Every year over a thousand university students work with more than a hundred open source organizations as part of the Google Summer of Code (GSoC). This post is part of a series of guest posts from students, mentors and organization administrators reflecting on GSoC 2016.

CSE@TU Wien is a loose interest group at the Technische Universität Wien (TU Wien) focused on developing, providing and utilizing free and open source software for research. We’re an umbrella organization for several open source projects and we participate in Google Summer of Code (GSoC) to ensure that future generations continue building open source software for scientific computing.

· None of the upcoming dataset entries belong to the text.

--- src/rtl/mmu_pkg.sv ---
// Shared MMU types: host memory opcodes, arbiter FSM states and requester encodings.
package mmu_pkg;

   typedef enum logic [1:0] {
      IDLE  = 2'b00,
      READ  = 2'b01,
      WRITE = 2'b11
   } mem_op_t;

   typedef enum logic [1:0] {
      ST_IDLE,
      ST_ISSUE,
      ST_WAIT,
      ST_DONE
   } arb_state_t;

   localparam logic SRC_I = 1'b0;
   localparam logic SRC_D = 1'b1;

endpackage

--- src/rtl/mem_arbiter_if.sv ---
// Bundle between the I/D requesters, the host memory port and the arbiter.
interface mem_arbiter_if #(
   parameter int ADDR_W = 32
);
   import mmu_pkg::*;

   logic              i_req;
   logic [ADDR_W-1:0] i_addr;
   logic [2:0]        i_trd;
   logic              i_done;
   logic              d_req;
   logic              d_wr;
   logic [ADDR_W-1:0] d_addr;
   logic [2:0]        d_trd;
   logic              d_done;
   logic              ready;
   logic              tx_done;
   mem_op_t           mem_op;
   logic [ADDR_W-1:0] mem_addr;
   logic [2:0]        mem_trd;
   logic              mem_src;
   logic              timeout;

   // master: requesters plus host controller; slave: the arbiter itself
   modport master (
      output i_req, i_addr, i_trd, d_req, d_wr, d_addr, d_trd, ready, tx_done,
      input  i_done, d_done, mem_op, mem_addr, mem_trd, mem_src, timeout
   );

   modport slave (
      input  i_req, i_addr, i_trd, d_req, d_wr, d_addr, d_trd, ready, tx_done,
      output i_done, d_done, mem_op, mem_addr, mem_trd, mem_src, timeout
   );

endinterface

--- src/rtl/mem_arbiter.sv ---
// Round-robin arbiter giving the I-fill and D-fill/write-back paths one-at-a-time
// access to the host memory port, with a WAIT-phase abort timer.
module mem_arbiter
   import mmu_pkg::*;
#(
   parameter int ADDR_W  = 32,
   parameter int TIMEOUT = 1023
) (
   input  logic         clk,
   input  logic         rst_n,
   mem_arbiter_if.slave bus
);

   localparam int               CNT_W   = $clog2(TIMEOUT + 1);
   localparam logic [CNT_W-1:0] CNT_MAX = CNT_W'(TIMEOUT);

   arb_state_t        state_q, state_d;
   mem_op_t           mem_op_q, mem_op_d;
   mem_op_t           op_q, op_d;
   logic [ADDR_W-1:0] addr_q, addr_d;
   logic [2:0]        trd_q, trd_d;
   logic              src_q, src_d;
   logic              last_q, last_d;
   logic              i_done_q, i_done_d;
   logic              d_done_q, d_done_d;
   logic              timeout_q, timeout_d;
   logic [CNT_W-1:0]  cnt_q, cnt_d;

   logic grant;
   logic grant_src;
   logic abort;

   // A tie goes to whichever side did not own the previous transaction
   assign grant     = bus.i_req | bus.d_req;
   assign grant_src = (bus.i_req & bus.d_req) ? ~last_q : bus.d_req;
   assign abort     = (cnt_q == CNT_MAX) & ~bus.tx_done;

   always_ff @(posedge clk or negedge rst_n) begin
      if (!rst_n) begin
         state_q   <= ST_IDLE;
         mem_op_q  <= IDLE;
         op_q      <= IDLE;
         addr_q    <= '0;
         trd_q     <= '0;
         src_q     <= SRC_I;
         last_q    <= SRC_I;
         i_done_q  <= 1'b0;
         d_done_q  <= 1'b0;
         timeout_q <= 1'b0;
         cnt_q     <= '0;
      end else begin
         state_q   <= state_d;
         mem_op_q  <= mem_op_d;
         op_q      <= op_d;
         addr_q    <= addr_d;
         trd_q     <= trd_d;
         src_q     <= src_d;
         last_q    <= last_d;
         i_done_q  <= i_done_d;
         d_done_q  <= d_done_d;
         timeout_q <= timeout_d;
         cnt_q     <= cnt_d;
      end
   end

   always_comb begin
      state_d = state_q;
      case (state_q)
         ST_IDLE:  if (grant) state_d = ST_ISSUE;
         ST_ISSUE: if (bus.ready) state_d = ST_WAIT;
         ST_WAIT:  if (bus.tx_done || abort) state_d = ST_DONE;
         ST_DONE:  state_d = ST_IDLE;
         default:  state_d = ST_IDLE;
      endcase
   end

   // Outputs are computed one cycle ahead so every port comes straight from a flop
   always_comb begin
      op_d      = op_q;
      addr_d    = addr_q;
      trd_d     = trd_q;
      src_d     = src_q;
      last_d    = last_q;
      cnt_d     = cnt_q;
      timeout_d = timeout_q;
      mem_op_d  = IDLE;
      i_done_d  = 1'b0;
      d_done_d  = 1'b0;
      case (state_q)
         ST_IDLE: begin
            if (grant) begin
               src_d = grant_src;
               if (grant_src == SRC_D) begin
                  addr_d = bus.d_addr;
                  trd_d  = bus.d_trd;
                  op_d   = bus.d_wr ? WRITE : READ;
               end else begin
                  addr_d = bus.i_addr;
                  trd_d  = bus.i_trd;
                  op_d   = READ;
               end
               mem_op_d = op_d;
            end
         end
         ST_ISSUE: begin
            if (bus.ready) cnt_d = '0;
            else           mem_op_d = op_q;
         end
         ST_WAIT: begin
            if (bus.tx_done || abort) begin
               timeout_d = timeout_q | abort;
               i_done_d  = (src_q == SRC_I);
               d_done_d  = (src_q == SRC_D);
            end else begin
               cnt_d = cnt_q + CNT_W'(1);
            end
         end
         ST_DONE: last_d = src_q;
         default: ;
      endcase
   end

   assign bus.mem_op   = mem_op_q;
   assign bus.mem_addr = addr_q;
   assign bus.mem_trd  = trd_q;
   assign bus.mem_src  = src_q;
   assign bus.i_done   = i_done_q;
   assign bus.d_done   = d_done_q;
   assign bus.timeout  = timeout_q;

endmodule

--- src/flat_wrapper.sv ---
// flat-port wrapper written by rule: the top's interface ports become plain ports
module mem_arbiter_flat import mmu_pkg::*;
#(
   parameter int ADDR_W  = 32,
   parameter int TIMEOUT = 1023
)
  (clk, rst_n, bus_i_req, bus_i_addr, bus_i_trd, bus_d_req, bus_d_wr, bus_d_addr, bus_d_trd, bus_ready, bus_tx_done, bus_i_done, bus_d_done, bus_mem_op, bus_mem_addr, bus_mem_trd, bus_mem_src, bus_timeout);
  mem_arbiter_if #(.ADDR_W(ADDR_W)) bus_i ();
  input  logic clk;
  input  logic rst_n;
  input wire logic [$bits(bus_i.i_req)-1:0] bus_i_req;
  input wire logic [$bits(bus_i.i_addr)-1:0] bus_i_addr;
  input wire logic [$bits(bus_i.i_trd)-1:0] bus_i_trd;
  input wire logic [$bits(bus_i.d_req)-1:0] bus_d_req;
  input wire logic [$bits(bus_i.d_wr)-1:0] bus_d_wr;
  input wire logic [$bits(bus_i.d_addr)-1:0] bus_d_addr;
  input wire logic [$bits(bus_i.d_trd)-1:0] bus_d_trd;
  input wire logic [$bits(bus_i.ready)-1:0] bus_ready;
  input wire logic [$bits(bus_i.tx_done)-1:0] bus_tx_done;
  output wire logic [$bits(bus_i.i_done)-1:0] bus_i_done;
  output wire logic [$bits(bus_i.d_done)-1:0] bus_d_done;
  output wire logic [$bits(bus_i.mem_op)-1:0] bus_mem_op;
  output wire logic [$bits(bus_i.mem_addr)-1:0] bus_mem_addr;
  output wire logic [$bits(bus_i.mem_trd)-1:0] bus_mem_trd;
  output wire logic [$bits(bus_i.mem_src)-1:0] bus_mem_src;
  output wire logic [$bits(bus_i.timeout)-1:0] bus_timeout;
  assign bus_i.i_req = bus_i_req;
  assign bus_i.i_addr = bus_i_addr;
  assign bus_i.i_trd = bus_i_trd;
  assign bus_i.d_req = bus_d_req;
  assign bus_i.d_wr = bus_d_wr;
  assign bus_i.d_addr = bus_d_addr;
  assign bus_i.d_trd = bus_d_trd;
  assign bus_i.ready = bus_ready;
  assign bus_i.tx_done = bus_tx_done;
  assign bus_i_done = bus_i.i_done;
  assign bus_d_done = bus_i.d_done;
  assign bus_mem_op = bus_i.mem_op;
  assign bus_mem_addr = bus_i.mem_addr;
  assign bus_mem_trd = bus_i.mem_trd;
  assign bus_mem_src = bus_i.mem_src;
  assign bus_timeout = bus_i.timeout;
  mem_arbiter #(.ADDR_W(ADDR_W), .TIMEOUT(TIMEOUT)) u_core (.clk(clk), .rst_n(rst_n), .bus(bus_i));
endmodule
--- config.mk ---
export PLATFORM = sky130hd
export DESIGN_NAME = mem_arbiter_flat
export DESIGN_NICKNAME = d
export VERILOG_FILES = /design/src/rtl/mmu_pkg.sv /design/src/rtl/mem_arbiter_if.sv /design/src/rtl/mem_arbiter.sv /design/src/flat_wrapper.sv
export SDC_FILE = /design/constraint.sdc
export NUM_CORES = 1
export LEC_CHECK = 0
export ABC_AREA = 1
export CORE_ASPECT_RATIO = 0.75
export CORE_MARGIN = 5
export CORE_UTILIZATION = 42
export DETAILED_ROUTE_END_ITERATION = 12
export GPL_TIMING_DRIVEN = 0
export HOLD_SLACK_MARGIN = 0.15
export PLACE_DENSITY = 0.8
export RECOVER_POWER = 50
export SYNTH_ARGS = -nofsm -noshare
export SYNTH_HDL_FRONTEND = slang
export SYNTH_SLANG_ARGS = --single-unit
export TNS_END_PERCENT = 5
--- constraint.sdc ---
create_clock -name clk -period 1.7 [get_ports clk]
set_input_delay 0.34 -clock clk [delete_from_list [all_inputs] [get_ports clk]]
set_output_delay 0.34 -clock clk [all_outputs]
set_load 0.02 [all_outputs]
==> impl_metrics.yaml <==
placement:
  pre_cts_slack_ns: -0.2041
  dpl.hpwl_mm: 6.178
  routabilityCongestion: 0.8189
  portBuffers: 117
synthesis:
  syn-instance-count: 341
  avgSynthCellArea_um2: 8.006
  ys_seq_elements: 56
  async_flop_share: 1.000
  yosysSeqAreaShare: 0.5133
  yosysWarnings: 0
  syn_nets: 423
  syn_area_mm2: 0.002730
  synthTopCellsByArea: "dfrtp_1 51%, nand2_1 12%, o21ai_1 7.0%, o21ai_0 6.6%, nor2_1 6.6%"
  synth.top_cell.area_share: 0.5133
  synth_common_cells: "88 x nand2_1, 56 x dfrtp_1, 48 x nor2_1, 38 x o21ai_1, 36 x o21ai_0"
  synth_top_area_cell: "dfrtp_1"
  synth_most_common_cell: "nand2_1"
  synth_cell_types: 24
  synth_edf_count: 0
  synth-main-ff-cell: "dfrtp_1"
clocking:
  cts.sinks: 56
  cts.path.max_buffers: 2
  htreeDepth: 2
  cts-buffers-inserted: 5
  cts_root_buffer: "clkbuf_8"
  cts_tree: "yes"
  clk_latency_ns: 0.32
  clkSlewWorstSetupHoldPaths_ns: 0.10
floorplan:
  ios: 118
  dieArea_mm2: 0.008229
  start_util: 0.4321
  die_h_um: 79.82
  die_w_um: 103.1
  num_rows: 25
  coreArea_mm2: 0.006319
job:
  maxCapViolCount: 0
cells_and_area:
  num-fill-cells: 538
  layout-drive-gt1-share: 0.09322
  post-route-util: 0.6642
  multi_input_area_mm2: 0.001207
  final_nets: 554
  ff_latch_area_mm2: 0.001403
  area_growth_pct: 53.71
  antenna_cells: 0
setup_path:
  critPathMaxFanout: 2
  path_class: "register to output port"
  slowest_stage: "clkdlybuf4s50_1"
  critical-path-top-delay-family: "buffers and inverters"
  cpPeakStageDelay_ns: 0.63
  worstPathArrival_ns: 1.32
  path_buf_inv: 1
  worstPathCellList: "clkdlybuf4s50_1"
  endpoint_kind: "output port"
  required_ns: 1.36
  startpoint_type: "register"
global_route:
  first_global_vias: 2770
  grt_pass1_wl_mm: 13.11
  grt-ovfl-total: 0
  grt_util_all_layers: 0.2031
  grt_max_degree: 33
  grt_antenna_before_repair: 0
detailed_routing:
  routedWlPerCell_um: 14.47
  antenna_left: 0
  drt-initial-drc-count: 100
  first_pass_iters: 4
  drc: 0
  vias: 2722
  via_per_inst: 4.922
  wirelength_mm: 8.000
power_and_ir_drop:
  power_density_mw_per_mm2: 1599
  total_power_mw: 6.712
  irDropWorstVdd_mv: 0.9152
  p_leak_nw: 1.862
sta:
  finClkSkew_ns: 0.006521
  hold_slack_ns: 0.4493
  setup_tns_ns: 0
  period_needed_ns: 1.661
  slew_headroom: 0.5464
  finalSetupViolCount: 0
  layout_setup_ws_ns: 0.03941
  max_slew.worst_pin.slew_ns: 0.6804
  hold_viol: 0
  finalCritPeriodShare: 0.9768
  fmax_mhz: 602.2
  final_max_slew_viol_count: 0
worst_hold_path:
  min-delay-path-class: "register to register"
outcome:
  outcome: "completed"
## worst register-to-register path: cells and delay by family (launching register included)
kind / cells / cell delay, ns
flip-flops: 1 / 0.42
AO/OA/AOI/OAI: 2 / 0.42
adder cells (fa/ha/maj): 1 / 0.31
buffers and inverters: 3 / 0.25
AND/OR/NAND/NOR: 2 / 0.16
## what timing repair did
item | CTS | global route
endpoints found under the hold margin | 24 | 0
hold buffers | 1 | 0
endpoints found under the setup margin | 26 | 52
setup buffers | 0 | 4
cloned | 0 | 1
resized for setup | 1 | 28
## cells in the final DEF, fill, tap and decap left out
| cell type | synthesis | layout |
|---|---|---|
| a21oi_4 | 2 | 2 |
| clkbuf_2 | 0 | 7 |
| buf_4 | 0 | 5 |
| bufinv_16 | 0 | 2 |
| inv_1 | 17 | 16 |
| ha_1 | 5 | 3 |
| buf_12 | 0 | 1 |
| dlygate4sd3_1 | 0 | 1 |
| or2_2 | 1 | 1 |
| clkdlybuf4s50_1 | 0 | 111 |
| dfrtp_2 | 0 | 1 |
| inv_2 | 5 | 6 |
| clkbuf_8 | 0 | 5 |
| nor2_4 | 1 | 2 |
| nand2_1 | 88 | 88 |
| nand2_4 | 3 | 3 |
| a21oi_2 | 1 | 2 |
| nor2_1 | 48 | 48 |
| clkbuf_1 | 10 | 9 |
| nand3_2 | 1 | 1 |
| clkbuf_4 | 0 | 2 |
| ha_2 | 0 | 2 |
| nand3_1 | 8 | 8 |
| nand4_1 | 4 | 4 |
| o21ai_0 | 36 | 36 |
| buf_6 | 0 | 1 |
| nand2_2 | 1 | 1 |
| nor3_1 | 4 | 4 |
| o21bai_1 | 1 | 1 |
| dfrtp_1 | 56 | 55 |
| a21oi_1 | 3 | 3 |
| nor3b_1 | 3 | 3 |
| o21ai_1 | 38 | 38 |
## cell families after synthesis
family	synth area share
and+or+nand+nor	0.2534
AOI/OAI and AO/OA	0.1590
adders and majority gates	0.02291
buffers and inverters	0.05133
DFF	0.5133
## path summary, 6_finish.rpt
check | startpoint | endpoint | slack (ns) | cells after the start
worst min register to register | u_core.bus.mem_src$_DFFE_PN0P_ | u_core.bus.i_done$_DFF_PN0_ | 0.45 | 1
max in group asynchronous | rst_n | u_core.cnt_q[0]$_DFFE_PN0P_ | 0.50 | 3
worst max register to register | u_core.state_q[0]$_DFFE_PN0P_ | u_core.cnt_q[9]$_DFFE_PN0P_ | 0.07 | 8
min in group asynchronous | rst_n | u_core.bus.mem_addr[18]$_DFFE_PN0P_ | 0.59 | 2
worst max-delay path | u_core.bus.mem_addr[1]$_DFFE_PN0P_ | bus_mem_addr[1] | 0.04 | 1
worst min-delay path | u_core.bus.mem_src$_DFFE_PN0P_ | u_core.bus.i_done$_DFF_PN0_ | 0.45 | 1
## stage by stage
step	instance area [µm²]	cells
after floorplan	2730	341
after global placement	4003	539
after detailed placement	4018	540
after CTS	4158	548
after global routing	4197	553
final	4197	553
## state kept, by name (all words and copies together), names as in the netlist
signal               flops
u_core.bus.mem_src       1
u_core.last_q            1
u_core.op_q              2
u_core.bus.mem_trd       3
u_core.bus.d_done        1
u_core.cnt_q            10
u_core.bus.mem_addr     32
u_core.bus.i_done        1
u_core.state_q           2
u_core.bus.timeout       1
u_core.bus.mem_op        2
## cell type report
class | count | area share
Multi-Input combinational cell | 250 | 0.2877
Sequential cell | 56 | 0.3342
Buffer | 14 | 0.01878
Clock buffer | 5 | 0.01640
Clock inverter | 2 | 0.01431
Inverter | 22 | 0.01968
Tap cell | 81 | 0.02415
Timing Repair Buffer | 123 | 0.2847
## power by group
group	switching [mW]	total (mW)	internal [mW]
combinational	1.99	3.52	1.53
sequential	0.302	2.17	1.87
clock	0.439	1.02	0.580
total	2.73	6.71	3.98
## layer usage
layer  vias to the layer above  wire length, µm  GRT usage
met4                         0              102    0.05433
met2                        90             3847     0.3297
met3                         9              830    0.08734
met5                         -                0          0
li1                       1364                -          -
met1                      1259             3220     0.2463
No activity file was read; power rests on OpenSTA's default activity.
==> variant 1: new RTL, same settings <==
`TIMEOUT` is set to 1023 in 2 places; all go to 511.
--- a/src/rtl/mem_arbiter.sv
+++ b/src/rtl/mem_arbiter.sv
@@ -5,5 +5,5 @@
 #(
    parameter int ADDR_W  = 32,
-   parameter int TIMEOUT = 1023
+   parameter int TIMEOUT = 511
 ) (
    input  logic         clk,
--- a/src/flat_wrapper.sv
+++ b/src/flat_wrapper.sv
@@ -3,5 +3,5 @@
 #(
    parameter int ADDR_W  = 32,
-   parameter int TIMEOUT = 1023
+   parameter int TIMEOUT = 511
 )
   (clk, rst_n, bus_i_req, bus_i_addr, bus_i_trd, bus_d_req, bus_d_wr, bus_d_addr, bus_d_trd, bus_ready, bus_tx_done, bus_i_done, bus_d_done, bus_mem_op, bus_mem_addr, bus_mem_trd, bus_mem_src, bus_timeout);
Behaviour: no difference found for any inputs over 10 cycles, from zero or initial values and one cycle with rst_n low; that may be too few to reach the edited logic, so the function may still have changed.
==> variant 1 against the unedited design <==
- global-route usage decreased by 1.1 points
- sequential cell count decreased by 1
- synthesized area increased by 0.78%
- cell area increased by 1.9%
- routed wire length increased by 0.56%
- total power increased by 1.4%
- worst setup slack improved by 0.0082 ns
- non-clock buffer count increased by 6
- highest routed layer unchanged
==> variant 1: results <==
group,metric,value,unit
critical_path,arrival,1.31,ns
critical_path,cp_max_fo,2,
timing,tightest_slew,0.775,ns
job,drv_cap,0,
final_layout,drive_gt1_frac,0.174,
global_routing,antenna_found_initial,0,
critical_path,slowest_delay,0.62,ns
routing,met2WireLength,3.94,mm
placed_design,dp.cells,513,
timing,skew,0.00496,ns
yosys,yosys_warnings,0,
clock_network,cts_buffers,5,
yosys,netlist_instances,314,
routing,via_per_inst,5.03,
routing,drtIter0Drc,83,
yosys,synth_fp_nets,397,
clock_network,clkLatencyLatePin,0.31,ns
min_path,holdCritPathClass,"flip-flop to flip-flop",
clock_network,clockRootBuffer,"clkbuf_8",
clock_network,clk_pin_slew,0.11,ns
global_routing,grt_use_total,0.192,
final_layout,stdcell_count,530,
final_layout,largest_reg_flops,32,
routing,dr.pass1.iters,4,
yosys,synth.area.top_cells,"dfrtp_1 50%, o21ai_2 8.6%, nand2_1 8.5%, nor2_1 6.3%, o21ai_1 6.2%",
global_routing,grt_max_degree,30,
power_and_ir_drop,p_leak,1.90,nW
status,status,"complete, no violations",
placed_design,dp.final_hpwl,6.05,mm
global_routing,grt_pass1_wl,12.5,mm
routing,top_layer_used,"met4",
routing,wl_met1,3.41,mm
routing,routed-wl-met3,567,um
placed_design,place_ws,-0.129,ns
routing,routed_wl,8.05,mm
final_layout,diodes,0,
placed_design,place.gp.congestion,0.816,
power_and_ir_drop,ir_worst_vdd,0.000784,V
clock_network,clockBufferDepth,2,
yosys,async_flop_share,1.00,
yosys,synth_cell_types,24,
critical_path,cp_slowest_cell,"clkdlybuf4s50_1",
placed_design,placed_area,4040,um^2
global_routing,grt_pass1_vias,2608,
yosys,netlist_top_cells_count,"62 x nand2_1, 55 x dfrtp_1, 46 x nor2_1",
yosys,ys.flop_type,"dfrtp_1",
critical_path,path_delay_family,"buffers and inverters",
clock_network,htreeDepth,2,
placed_design,port_buffers,117,
yosys,ys_seq_area_frac,0.500,
variant 1: tightest hold or removal path, cell delays in order, from the launching register on:
cell     delay (ns)
dfrtp_1        0.34
inv_1          0.05
nand2_1        0.05
variant 1: area by class of cell:
| type | instances | area, um^2 |
|---|---|---|
| Buffer | 16 | 144 |
| Clock buffer | 5 | 68.8 |
| Clock inverter | 3 | 47.5 |
| Fill cell | 513 | 2070 |
| Inverter | 21 | 78.8 |
| Multi-Input combinational cell | 222 | 1200 |
| Sequential cell | 55 | 1380 |
| Tap cell | 81 | 101 |
| Timing Repair Buffer | 127 | 1260 |
variant 1: kinds of logic (layout without fill, tap and decap cells):
family / Yosys count / after routing / synth area share
AND/OR/NAND/NOR: 131 / 131 / 0.196
AO/OA/AOI/OAI: 85 / 85 / 0.195
flip-flops: 55 / 55 / 0.500
buffers and inverters: 37 / 172 / 0.0819
adder cells (fa/ha/maj): 6 / 6 / 0.0273
variant 1: where the power goes:
group	internal, mW	total, mW	switching [mW]
sequential	1.83	2.12	0.286
combinational	1.75	3.78	2.03
clock	0.448	0.909	0.462
total	4.02	6.81	2.78
variant 1: final timing paths:
| kind | slack, ns | cells past startpoint | startpoint | endpoint |
|---|---|---|---|---|
| worst min register to register | 0.47 | 2 | u_core.op_q[0]$_DFFE_PN0P_ | u_core.op_q[0]$_DFFE_PN0P_ |
| worst min-delay path | 0.47 | 2 | u_core.op_q[0]$_DFFE_PN0P_ | u_core.op_q[0]$_DFFE_PN0P_ |
| max in group asynchronous | 0.46 | 3 | rst_n | u_core.cnt_q[2]$_DFFE_PN0P_ |
| worst max-delay path | 0.05 | 1 | u_core.bus.mem_addr[27]$_DFFE_PN0P_ | bus_mem_addr[27] |
| min in group asynchronous | 0.62 | 2 | rst_n | u_core.bus.mem_addr[28]$_DFFE_PN0P_ |
| worst max register to register | 0.06 | 10 | u_core.cnt_q[1]$_DFFE_PN0P_ | u_core.cnt_q[4]$_DFFE_PN0P_ |
variant 1: metal layers:
layer | global-route usage | vias to the layer above
met2 | 0.324 | 89
li1 | - | 1298
met1 | 0.250 | 1269
met4 | 0.0479 | 0
met5 | 0 | -
met3 | 0.0408 | 10
variant 1: timing repair:
| action | CTS | global route |
|---|---|---|
| gates cloned | 1 | 0 |
| endpoints found under the setup margin | 11 | 30 |
| hold endpoints to repair | 28 | 0 |
| pin swaps | 3 | 4 |
| resized for setup | 7 | 6 |
| hold buffers | 1 | 0 |
| buffers inserted | 5 | 2 |
==> variant 2: new RTL, config.mk and constraints unchanged <==
Without the edit above. Re-encode `arb_state_t` (4 states) as one-hot, 4 bits wide.
--- a/src/rtl/mmu_pkg.sv
+++ b/src/rtl/mmu_pkg.sv
@@ -8,9 +8,9 @@
    } mem_op_t;
 
-   typedef enum logic [1:0] {
-      ST_IDLE,
-      ST_ISSUE,
-      ST_WAIT,
-      ST_DONE
+   typedef enum logic [3:0] {
+      ST_IDLE  = 4'b0001,
+      ST_ISSUE = 4'b0010,
+      ST_WAIT  = 4'b0100,
+      ST_DONE  = 4'b1000
    } arb_state_t;
 
Check against the original RTL: no difference found for any inputs over 10 cycles, from zero or initial values and one cycle with rst_n low; not proved beyond that.
==> variant 2 against the unedited design <==
- worst setup slack gained 0.011 ns
- clock skew grew 0.0047 ns
- highest routed layer unchanged
- sequential cell count is 2 higher
- cell area increased by 5.8%
- via count shrank 4.0%
- total power is 4.5% higher
- final cell count increased by 0.54%
- routed wire length shrank 4.0%
- register-to-register slack better by 0.04 ns
- synthesized area rose by 6.2%
- sequential share of layout area decreased by 0.69 points
- critical path depth did not move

We’ve participated in GSoC most years since 2011, and in 2016 we had ten successful projects. The thematic areas are -- befitting an engineering-focused university -- very diverse. Let’s take a look at the projects and what students accomplished:

Carbon Footprint for Google Maps is a browser extension that calculates CO2 emissions that users would incur by driving on routes suggested by popular mapping services and displays this information alongside time and distance. The aim is to raise awareness of the environmental impact of driving cars.

Kolya Opahle brilliantly re-factored the extension, making it much more modular. This enabled expansion to include other map services and port to other browsers, with browser-specific implementations reduced to a minimum. Building for specific browsers was made easy through a Gradle build script. He took on the Firefox port himself, which turned out to be more challenging than expected due to incompatibilities between the extension API’s of Firefox and Chrome. Overcoming this challenge required ingenuity. 

Prateek Gupta completely re-designed and reimplemented the extension’s user interface, optimizing the storage of user options and allowing localization. He added support for more mapping services and calculations of additional greenhouse gases. He added new features to give the user more information about greenhouse gas emissions, including: 
  • a page with air quality index using an API from the World Air Quality Index
  • a page with tips to reduce emissions; a calculator to compute CO2 absorption by trees
  • another calculator for the benefits of walking and cycling instead of driving
Chirag Arora ported the extension to the Safari web browser. Like the port to Firefox, this proved challenging due to discrepancies between the Chrome and Safari extension API’s. Chirag also implemented several new features, including: 
  • more unit systems in the options page
  • automatic configuration of fuel price based on location and the Global Petrol Prices API
  • approximate calculation of CO2 emissions for public transportation
The Colibri project focuses on smart building energy management. Intelligent control strategies are becoming more and more important for efficiently operating residential and commercial buildings, as buildings are responsible for a significant amount of global energy consumption.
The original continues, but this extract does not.